The trunk branch has been updated by Jason Merrill <jason@gcc.gnu.org>: https://gcc.gnu.org/g:eff00046409a7289bfdc1861e68b532895f91c0e commit r15-902-geff00046409a7289bfdc1861e68b532895f91c0e Author: Jason Merrill <jason@redhat.com> Date: Wed Feb 14 17:18:17 2024 -0500 c++: pragma target and static init [PR109753] #pragma target and optimize should also apply to implicitly-generated functions like static initialization functions and defaulted special member functions. The handle_optimize_attribute change is necessary to avoid regressing g++.dg/opt/pr105306.C; maybe_clone_body creates a cgraph_node for the ~B alias before handle_optimize_attribute, and the alias never goes through finalize_function, so we need to adjust semantic_interposition somewhere else. PR c++/109753 gcc/c-family/ChangeLog: * c-attribs.cc (handle_optimize_attribute): Set cgraph_node::semantic_interposition. gcc/cp/ChangeLog: * decl.cc (start_preparsed_function): Call decl_attributes. gcc/testsuite/ChangeLog: * g++.dg/opt/always_inline1.C: New test.
Fixed for 15 so far.
*** Bug 115556 has been marked as a duplicate of this bug. ***
PR115403 needs to be addressed before backporting?

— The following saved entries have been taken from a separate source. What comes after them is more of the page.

==> src/verilog/amp_protect_pkg.sv <==
// Constants, codes and carrier types for the power stage protection supervisor
package amp_protect_pkg;
   // Register byte offsets on the AHB-Lite slave
   localparam logic [7:0] ADDR_CONTROL = 8'h00;
   localparam logic [7:0] ADDR_STATUS = 8'h04;
   localparam logic [7:0] ADDR_COUNT = 8'h08;
   // Control field: overcurrent select code, bits 3:0
   localparam int OC_SEL_LSB = 0;
   localparam logic [3:0] OC_SELECT_RESET = 4'h0;
   // Select codes 0..3 are cycle limiting, 4..7 latched, the rest invalid
   localparam logic [3:0] OC_LATCHED_FIRST = 4'h4;
   localparam logic [3:0] OC_VALID_LAST = 4'h7;
   localparam logic [1:0] OC_MIN_THRESHOLD = 2'h3;
   // Status field positions
   localparam int ST_FAULT = 0;
   localparam int ST_WARN = 1;
   localparam int ST_THERMAL = 2;
   localparam int ST_UNDERVOLT = 3;
   localparam int ST_OVERLOAD_LSB = 4;
   localparam int ST_ENABLE_LSB = 8;
   localparam int ST_CHECK_LSB = 12;
   localparam int ST_LATCHED = 14;
   localparam int ST_THRESH_LSB = 15;
   // Overload counter
   localparam int OL_WIDTH = 4;
   localparam logic [OL_WIDTH-1:0] OL_MAX = 4'hf;
   // Timing
   localparam int CLK_PERIOD_NS = 50;
   localparam int CLIP_PULSE_NS = 500;
   localparam int CLIP_PULSE_CYC = CLIP_PULSE_NS / CLK_PERIOD_NS;
   localparam int CHECK_STEP_US = 100;
   localparam int CHECK_STEP_CYC = (CHECK_STEP_US * 1000) / CLK_PERIOD_NS;
   // Cycles before the synchronised mode pins hold the real setting
   localparam int MODE_SETTLE_CYC = 2;
   // Every fourth frame carries an injected pulse on each saturating, enabled half
   localparam logic [1:0] INJECT_FRAME = 2'h3;
   // Output configuration pin codes
   typedef enum logic [1:0] {
      BRIDGE_TIED_MODE = 2'b00,
      MIXED_MODE = 2'b01,
      PARALLEL_BRIDGE_MODE = 2'b10,
      SINGLE_ENDED_MODE = 2'b11
   } mode_type;
   // Pin short check sequence, Gray coded
   typedef enum logic [1:0] {
      CHK_START = 2'b00,
      CHK_GROUND = 2'b01,
      CHK_SUPPLY = 2'b11,
      CHK_DONE = 2'b10
   } check_state_type;
   // Analog comparator levels, all asynchronous to hclk
   typedef struct packed {
      logic frame;
      logic temp_warn;
      logic temp_shut;
      logic undervolt;
      logic [3:0] boot_uv;
      logic [3:0] overcurrent;
      logic [1:0] dc_imbalance;
      logic [1:0] clip;
      logic short_gnd;
      logic short_supply;
   } sense_type;
endpackage
==> src/verilog/amp_protect.sv <==
// Protection supervisor: fault reporting, shutdown mapping, current limit, checks
`timescale 1ns/1ps
// Notes on behaviour
// (RULE1) Both status outputs active-low open-drain
// (RULE2) Any shutdown fault pulls fault low
// (RULE3) Warning output low while temperature warning
// (RULE4) Two outputs encode fault and warning state
// (RULE5) Reset pin low forces fault released
// (RULE6) Controller lowers volume on warning
// (RULE7) Fault puts outputs off, fault low
// (RULE8) Undervoltage recovers by itself
// (RULE9) Pair shutdown, parallel mode shuts all
// (RULE10) Bootstrap undervoltage disables own half only
// (RULE11) Cycle limit or latched overcurrent mode
// (RULE12) Select picks mode and threshold
// (RULE13) Invalid select gives minimum threshold
// (RULE14) Overcurrent flips half, cleared next frame
// (RULE15) Overload counter up/down, max latches off
// (RULE16) Latched mode shuts on first event
// (RULE17) Inject pulse every fourth frame
// (RULE18) Clipping shown as self-clearing low pulses
// (RULE19) DC imbalance counts, off in single-ended
// (RULE20) Startup check ground then supply
// (RULE21) Check holds fault, ignores reset, once
// (RULE22) Check skipped in single-ended mode
// (RULE23) Warning level, latched thermal shutdown
// (RULE24) Reset release at least 4 ms after fault
// (RULE25) Counter width and max are constants
module amp_protect (
   // Bus clock and reset
   input wire logic hclk,
   input wire logic hresetn,
   // AHB-Lite slave
   input wire logic hsel,
   input wire logic [31:0] haddr,
   input wire logic [1:0] htrans,
   input wire logic hwrite,
   input wire logic [2:0] hsize,
   input wire logic hready,
   input wire logic [31:0] hwdata,
   output logic [31:0] hrdata,
   output logic hreadyout,
   output logic hresp,
   // Device pins and analog sense
   input wire logic reset_pin_n,
   input wire logic [1:0] mode_pins,
   input wire amp_protect_pkg::sense_type sense,
   // Open-drain status pins
   output logic fault_n_out,
   output logic fault_n_oe,
   output logic clip_temp_warn_n,
   output logic clip_temp_warn_oe,
   // Power stage control
   output logic [3:0] hb_enable,
   output logic [3:0] flip_state,
   output logic [3:0] inject_pulse,
   output logic [1:0] oc_threshold,
   output logic oc_latched
);
   import amp_protect_pkg::*;

   // Synchroniser stages; the first stage feeds only the second
   sense_type sense_m;
   sense_type sense_s;
   sense_type sense_d;
   logic [1:0] mode_m;
   logic [1:0] mode_s;
   logic rst_m;
   logic rst_s;

   // Bus state
   logic wr_pend;
   logic [7:0] addr_q;
   logic [3:0] oc_sel;

   // Protection state
   logic thermal;
   logic [3:0] overload;
   logic [OL_WIDTH-1:0] ol_cnt [4];
   logic [3:0] seen;
   logic [1:0] frame_cnt;
   logic [4:0] clip_cnt;
   logic [11:0] step_cnt;
   check_state_type chk;
   check_state_type next_chk;

   // All comparator levels cross into hclk together
   always_ff @(posedge hclk or negedge hresetn) begin
      if (!hresetn) begin
         sense_m <= '0;
         sense_s <= '0;
         sense_d <= '0;
         mode_m <= 2'h0;
         mode_s <= 2'h0;
         rst_m <= 1'b0;
         rst_s <= 1'b0;
      end else begin
         sense_m <= sense;
         sense_s <= sense_m;
         sense_d <= sense_s;
         mode_m <= mode_pins;
         mode_s <= mode_m;
         rst_m <= reset_pin_n;
         rst_s <= rst_m;
      end
   end

   // Edges are taken between the second and third stage
   // A frame edge lasts one cycle, so it also serves as the frame strobe
   wire frame_tick = sense_s.frame & ~sense_d.frame;
   wire [3:0] oc_rise = sense_s.overcurrent & ~sense_d.overcurrent;
   wire [1:0] dc_rise = sense_s.dc_imbalance & ~sense_d.dc_imbalance;
   wire [1:0] clip_rise = sense_s.clip & ~sense_d.clip;

   // Mode decode; mixed mode is handled like single-ended
   wire mode_parallel = (mode_s == PARALLEL_BRIDGE_MODE);
   wire mode_bridge_like = (mode_s == BRIDGE_TIED_MODE) | mode_parallel;
   wire dc_enable = mode_bridge_like; // RULE19

   // Overcurrent select decode
   wire sel_latched = (oc_sel >= OC_LATCHED_FIRST) & (oc_sel <= OC_VALID_LAST); // RULE11 RULE12
   wire sel_valid = (oc_sel <= OC_VALID_LAST);
   wire [1:0] next_threshold = sel_valid ? oc_sel[1:0] : OC_MIN_THRESHOLD; // RULE12 RULE13

   // Latches clear while reset pin is low, but not during the check
   wire check_done = (chk == CHK_DONE);
   wire clear_latch = ~rst_s & check_done; // RULE21

   // AHB-Lite decode; zero wait states, always OKAY
   wire accept = hsel & hready & htrans[1];
   wire [7:0] a_now = haddr[7:0];
   wire wr_control = wr_pend & (addr_q == ADDR_CONTROL);
   wire [3:0] next_oc_sel = wr_control ? hwdata[OC_SEL_LSB +: 4] : oc_sel;

   // Address phase capture
   always_ff @(posedge hclk or negedge hresetn) begin
      if (!hresetn) begin
         wr_pend <= 1'b0;
         addr_q <= 8'h00;
      end else if (hready) begin
         wr_pend <= accept & hwrite;
         addr_q <= a_now;
      end
   end

   // Control register; takes write data in the data phase
   always_ff @(posedge hclk or negedge hresetn) begin
      if (!hresetn) begin
         oc_sel <= OC_SELECT_RESET;
      end else begin
         oc_sel <= next_oc_sel;
      end
   end

   // Threshold and mode drive the analog trip level from flops
   always_ff @(posedge hclk or negedge hresetn) begin
      if (!hresetn) begin
         oc_threshold <= OC_MIN_THRESHOLD;
         oc_latched <= 1'b0;
      end else begin
         oc_threshold <= next_threshold; // RULE12
         oc_latched <= sel_latched; // RULE11
      end
   end

   // Startup pin short check, run once after power-on reset
   always_comb begin
      next_chk = chk;
      unique case (chk)
         CHK_START: begin
            // Wait for the mode pins to settle through the synchroniser;
            // the reset value of the mode stages reads as bridge-tied
            if (step_cnt != 12'(MODE_SETTLE_CYC)) begin
               next_chk = CHK_START;
            end else if (!mode_bridge_like) begin
               next_chk = CHK_DONE; // RULE22
            end else begin
               next_chk = CHK_GROUND; // RULE20
            end
         end
         CHK_GROUND: begin
            // A short keeps restarting the step, so the stage stays off
            if ((step_cnt == 12'(CHECK_STEP_CYC - 1)) && !sense_s.short_gnd) begin
               next_chk = CHK_SUPPLY; // RULE20
            end
         end
         CHK_SUPPLY: begin
            if ((step_cnt == 12'(CHECK_STEP_CYC - 1)) && !sense_s.short_supply) begin
               next_chk = CHK_DONE; // RULE20
            end
         end
         CHK_DONE: begin
            // Reset pin activity never restarts the check
            next_chk = CHK_DONE; // RULE21
         end
      endcase
   end

   // Check state and step timer
   // The same timer measures the settle wait in the start state
   always_ff @(posedge hclk or negedge hresetn) begin
      if (!hresetn) begin
         chk <= CHK_START;
         step_cnt <= 12'h000;
      end else begin
         chk <= next_chk;
         if (next_chk != chk) begin
            step_cnt <= 12'h000;
         end else if (step_cnt == 12'(CHECK_STEP_CYC - 1)) begin
            step_cnt <= 12'h000;
         end else begin
            step_cnt <= step_cnt + 12'h001;
         end
      end
   end

   // Thermal shutdown latch; a hot die keeps it set through reset
   always_ff @(posedge hclk or negedge hresetn) begin
      if (!hresetn) begin
         thermal <= 1'b0;
      end else if (sense_s.temp_shut) begin
         thermal <= 1'b1; // RULE23
      end else if (clear_latch) begin
         thermal <= 1'b0; // RULE23
      end
   end

   // Per half-bridge current limit, overload counter and latch
   genvar h;
   generate
      for (h = 0; h < 4; h = h + 1) begin : g_half
         // Events that load the counter; latched mode shuts instead
         wire dc_ev = dc_rise[h/2] & dc_enable;
         wire ol_ev = (oc_rise[h] & ~sel_latched) | dc_ev; // RULE15 RULE19
         wire at_max = (ol_cnt[h] == OL_MAX);

         // Up on each event, down on a quiet frame, floor at zero
         always_ff @(posedge hclk or negedge hresetn) begin
            if (!hresetn) begin
               ol_cnt[h] <= '0;
            end else if (clear_latch) begin
               ol_cnt[h] <= '0;
            end else if (ol_ev) begin
               if (!at_max) begin
                  ol_cnt[h] <= ol_cnt[h] + 1'b1; // RULE15 RULE25
               end
            end else if (frame_tick && !seen[h] && (ol_cnt[h] != '0)) begin
               ol_cnt[h] <= ol_cnt[h] - 1'b1; // RULE15 RULE25
            end
         end

         // Marks a frame that had an event; a tick with an event starts a marked frame
         always_ff @(posedge hclk or negedge hresetn) begin
            if (!hresetn) begin
               seen[h] <= 1'b0;
            end else if (frame_tick) begin
               seen[h] <= ol_ev;
            end else if (ol_ev) begin
               seen[h] <= 1'b1;
            end
         end

         // State flip lasts until the next frame starts; a new event wins
         always_ff @(posedge hclk or negedge hresetn) begin
            if (!hresetn) begin
               flip_state[h] <= 1'b0;
            end else if (oc_rise[h] && !sel_latched) begin
               flip_state[h] <= 1'b1; // RULE14
            end else if (frame_tick) begin
               flip_state[h] <= 1'b0; // RULE14
            end
         end

         // Overload shutdown holds until the reset pin is cycled
         always_ff @(posedge hclk or negedge hresetn) begin
            if (!hresetn) begin
               overload[h] <= 1'b0;
            end else if (at_max || (oc_rise[h] && sel_latched)) begin
               overload[h] <= 1'b1; // RULE15 RULE16
            end else if (clear_latch) begin
               overload[h] <= 1'b0;
            end
         end
      end
   endgenerate

   // Shutdown mapping: pairs, or all four in parallel mode
   wire ch_ab = overload[0] | overload[1];
   wire ch_cd = overload[2] | overload[3];
   wire [3:0] group_off = mode_parallel ? {4{ch_ab | ch_cd}} : {{2{ch_cd}}, {2{ch_ab}}}; // RULE9
   // Undervoltage is unlatched, so switching resumes when supply returns
   wire global_off = thermal | sense_s.undervolt | ~check_done | ~rst_s; // RULE7 RULE8 RULE20 RULE23
   // Bootstrap undervoltage masks only its own half, no fault
   wire [3:0] next_enable = ~({4{global_off}} | group_off | sense_s.boot_uv); // RULE10

   // Fault: check in progress, or any shutdown fault outside reset
   // Reset pin low releases the pin only once the check has passed
   wire shut_fault = thermal | sense_s.undervolt | (|overload);
   wire fault_active = ~check_done | (rst_s & shut_fault); // RULE2 RULE5 RULE21

   // Clipping or limiting per output channel
   wire [1:0] sat_ch = sense_s.clip | {flip_state[3] | flip_state[2], flip_state[1] | flip_state[0]};
   wire [3:0] sat_half = {{2{sat_ch[1]}}, {2{sat_ch[0]}}};

   // Frame counter picks every fourth frame for injection
   always_ff @(posedge hclk or negedge hresetn) begin
      if (!hresetn) begin
         frame_cnt <= 2'h0;
      end else if (frame_tick) begin
         frame_cnt <= frame_cnt + 2'h1;
      end
   end

   // Clip pulse stretcher; a clip edge restarts the minimum width
   // The width floor keeps short clips visible to a slow controller
   always_ff @(posedge hclk or negedge hresetn) begin
      if (!hresetn) begin
         clip_cnt <= 5'h00;
      end else if (|clip_rise) begin
         clip_cnt <= 5'(CLIP_PULSE_CYC); // RULE18
      end else if (clip_cnt != 5'h00) begin
         clip_cnt <= clip_cnt - 5'h01; // RULE18
      end
   end

   // Warning pin: temperature level or clip pulse, cleared by itself
   wire clip_low = (clip_cnt != 5'h00) | (|sense_s.clip);
   wire warn_active = sense_s.temp_warn | clip_low; // RULE3 RULE18 RULE23

   // Output registers; open-drain pins drive low only when enabled
   always_ff @(posedge hclk or negedge hresetn) begin
      if (!hresetn) begin
         hb_enable <= 4'h0;
         inject_pulse <= 4'h0;
         fault_n_oe <= 1'b0;
         clip_temp_warn_oe <= 1'b0;
      end else begin
         hb_enable <= next_enable; // RULE7 RULE9
         inject_pulse <= {4{frame_tick & (frame_cnt == INJECT_FRAME)}} & sat_half & next_enable; // RULE17
         fault_n_oe <= fault_active; // RULE1 RULE4
         clip_temp_warn_oe <= warn_active; // RULE1 RULE4
      end
   end

   // Open-drain data is always low; the enable carries the level
   assign fault_n_out = 1'b0; // RULE1
   assign clip_temp_warn_n = 1'b0; // RULE1

   // Read views of the block state
   wire [31:0] status_word = {15'h0000, oc_threshold, oc_latched, chk, hb_enable, overload,
      sense_s.undervolt, thermal, warn_active, fault_active};
   wire [31:0] count_word = {16'h0000, ol_cnt[3], ol_cnt[2], ol_cnt[1], ol_cnt[0]};
   wire [31:0] control_word = {28'h0000000, next_oc_sel};

   // Read mux; unmapped addresses read zero
   wire [31:0] read_word = (a_now == ADDR_CONTROL) ? control_word :
      (a_now == ADDR_STATUS) ? status_word :
      (a_now == ADDR_COUNT) ? count_word : 32'h00000000;

   // Read data is loaded in the address phase so it stands in the data phase
   // Status is thus a snapshot one cycle older than the data phase
   always_ff @(posedge hclk or negedge hresetn) begin
      if (!hresetn) begin
         hrdata <= 32'h00000000;
      end else if (accept && !hwrite) begin
         hrdata <= read_word;
      end
   end

   // No wait states and no error answers
   assign hreadyout = 1'b1;
   assign hresp = 1'b0;
endmodule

The trunk branch has been updated by Jason Merrill <jason@gcc.gnu.org>: https://gcc.gnu.org/g:e397f8524a7982004eb616217477434ce350e80f commit r15-2332-ge397f8524a7982004eb616217477434ce350e80f Author: Jason Merrill <jason@redhat.com> Date: Thu Jul 25 17:36:09 2024 -0400 c++: #pragma target and deferred instantiation [PR115403] My patch for 109753 applies the current #pragma target/optimize to a function when we compile it, which was a problem for a template instantiation deferred until EOF, where different #pragmas are active. So let's only do this for artificial functions. PR c++/115403 PR c++/109753 gcc/cp/ChangeLog: * decl.cc (start_preparsed_function): Only call decl_attributes for artificial functions. gcc/testsuite/ChangeLog: * g++.dg/ext/pragma-target1.C: New test.